Carmen threw her cigarette out the window and grabbed my hand.
“Who, Eddie Vedder? I get you. I have since the second we met, forever ago. You look like this girl, but inside you’re poetic and deep and full of pain and hope, and you’d fight to the death for anyone that’s lucky enough to know your love. You’re everything good in the world, and I get you, I see your soul through your baby blue eyes. You’re my girl, and I’d die without you. When I get home from ‘camp’ I’m going to get my shit together, I promise. I won’t drag you to a different show every night after work. We’ll do normal stuff; we’ll do what normal girls do. What do they do?” Then we started laughing.
Jumping out of the car in my work skirt, pearls, and blouse, I gave her a hug and told her to catch up on some reading or something, and I’d pick her up in a week.

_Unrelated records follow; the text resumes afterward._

--- config.mk ---
export PLATFORM = sky130hd
export DESIGN_NAME = cmt_channel
export DESIGN_NICKNAME = d
export VERILOG_FILES = /design/src/rtl/cmt_pkg.sv /design/src/rtl/cmt_tick_src.sv /design/src/rtl/cmt_core.sv /design/src/rtl/cmt_wave.sv /design/src/rtl/cmt_channel.sv
export SDC_FILE = /design/constraint.sdc
export NUM_CORES = 1
export LEC_CHECK = 0
export CAP_MARGIN = 40
export CORE_ASPECT_RATIO = 1.4
export CORE_MARGIN = 4
export CORE_UTILIZATION = 55
export CTS_CLUSTER_SIZE = 8
export DETAILED_ROUTE_END_ITERATION = 7
export HOLD_SLACK_MARGIN = 0.02
export PLACE_DENSITY_LB_ADDON = 0.12
export SLEW_MARGIN = 20
export SYNTH_ARGS = -nofsm -noshare
export SYNTH_HDL_FRONTEND = slang
export SYNTH_SLANG_ARGS = --single-unit
--- constraint.sdc ---
create_clock -name clk_i -period 2.3 [get_ports clk_i]
set_input_delay 0.345 -clock clk_i [delete_from_list [all_inputs] [get_ports clk_i]]
set_output_delay 0.345 -clock clk_i [all_outputs]
set_load 0.02 [all_outputs]
--- src/rtl/cmt_pkg.sv ---
package cmt_pkg;
  localparam int unsigned ADDR_W = 3;
  localparam int unsigned SRC_W  = 3;

  localparam logic [ADDR_W-1:0] A_CMD  = 3'd0;
  localparam logic [ADDR_W-1:0] A_MODE = 3'd1;
  localparam logic [ADDR_W-1:0] A_CNT  = 3'd2;
  localparam logic [ADDR_W-1:0] A_CMPA = 3'd3;
  localparam logic [ADDR_W-1:0] A_CMPC = 3'd4;
  localparam logic [ADDR_W-1:0] A_STAT = 3'd5;
  localparam logic [ADDR_W-1:0] A_IEN  = 3'd6;
  localparam logic [ADDR_W-1:0] A_IDIS = 3'd7;

  typedef enum logic [1:0] {
    ACT_NONE = 2'd0,
    ACT_SET  = 2'd1,
    ACT_CLR  = 2'd2,
    ACT_TGL  = 2'd3
  } wave_act_e;

  typedef struct packed {
    wave_act_e        act_c;
    wave_act_e        act_a;
    logic             stop_c;
    logic             auto_rst;
    logic [SRC_W-1:0] src;
  } mode_t;

  localparam int unsigned MODE_W = $bits(mode_t);
endpackage
### config.mk
export PLATFORM = sky130hd
export DESIGN_NAME = link_stat_bank
export DESIGN_NICKNAME = d
export VERILOG_FILES = /design/src/rtl/link_stat_pkg.sv /design/src/rtl/link_stat_wide_ctr.sv /design/src/rtl/link_stat_narrow_ctr.sv /design/src/rtl/link_stat_bank.sv
export SDC_FILE = /design/constraint.sdc
export NUM_CORES = 1
export LEC_CHECK = 0
export CORE_ASPECT_RATIO = 1.25
export CORE_MARGIN = 4
export CORE_UTILIZATION = 40
export DETAILED_ROUTE_END_ITERATION = 16
export DONT_BUFFER_PORTS = 1
export GPL_TIMING_DRIVEN = 0
export PLACE_DENSITY_LB_ADDON = 0.08
export SYNTH_ARGS = -nofsm -noshare
export SYNTH_HDL_FRONTEND = slang
export SYNTH_SLANG_ARGS = --single-unit
### constraint.sdc
create_clock -name clk -period 4.65 [get_ports clk]
set_input_delay 0.465 -clock clk [delete_from_list [all_inputs] [get_ports clk]]
set_output_delay 0.465 -clock clk [all_outputs]
set_load 0.01 [all_outputs]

“Look outside; you’re right by the water. At least it’s pretty. Remember, pretend you’re going to camp,” I said. I tried to be breezy, to ease Carmen’s pain, but inside, my heart was broken. I prayed that somehow this would be the wake-up call she needed and that Carmen would quit choosing trouble and start doing all the things we’d always talked about, like going back to school.
When I arrived at work, my friend Mark, the bartender, made me an iced mocha. I walked across the shiny floor to join everyone who worked at Cucina for a monthly staff meeting. Thoma was in the front of the room where he belonged, telling people to bring as much of themselves to work as possible.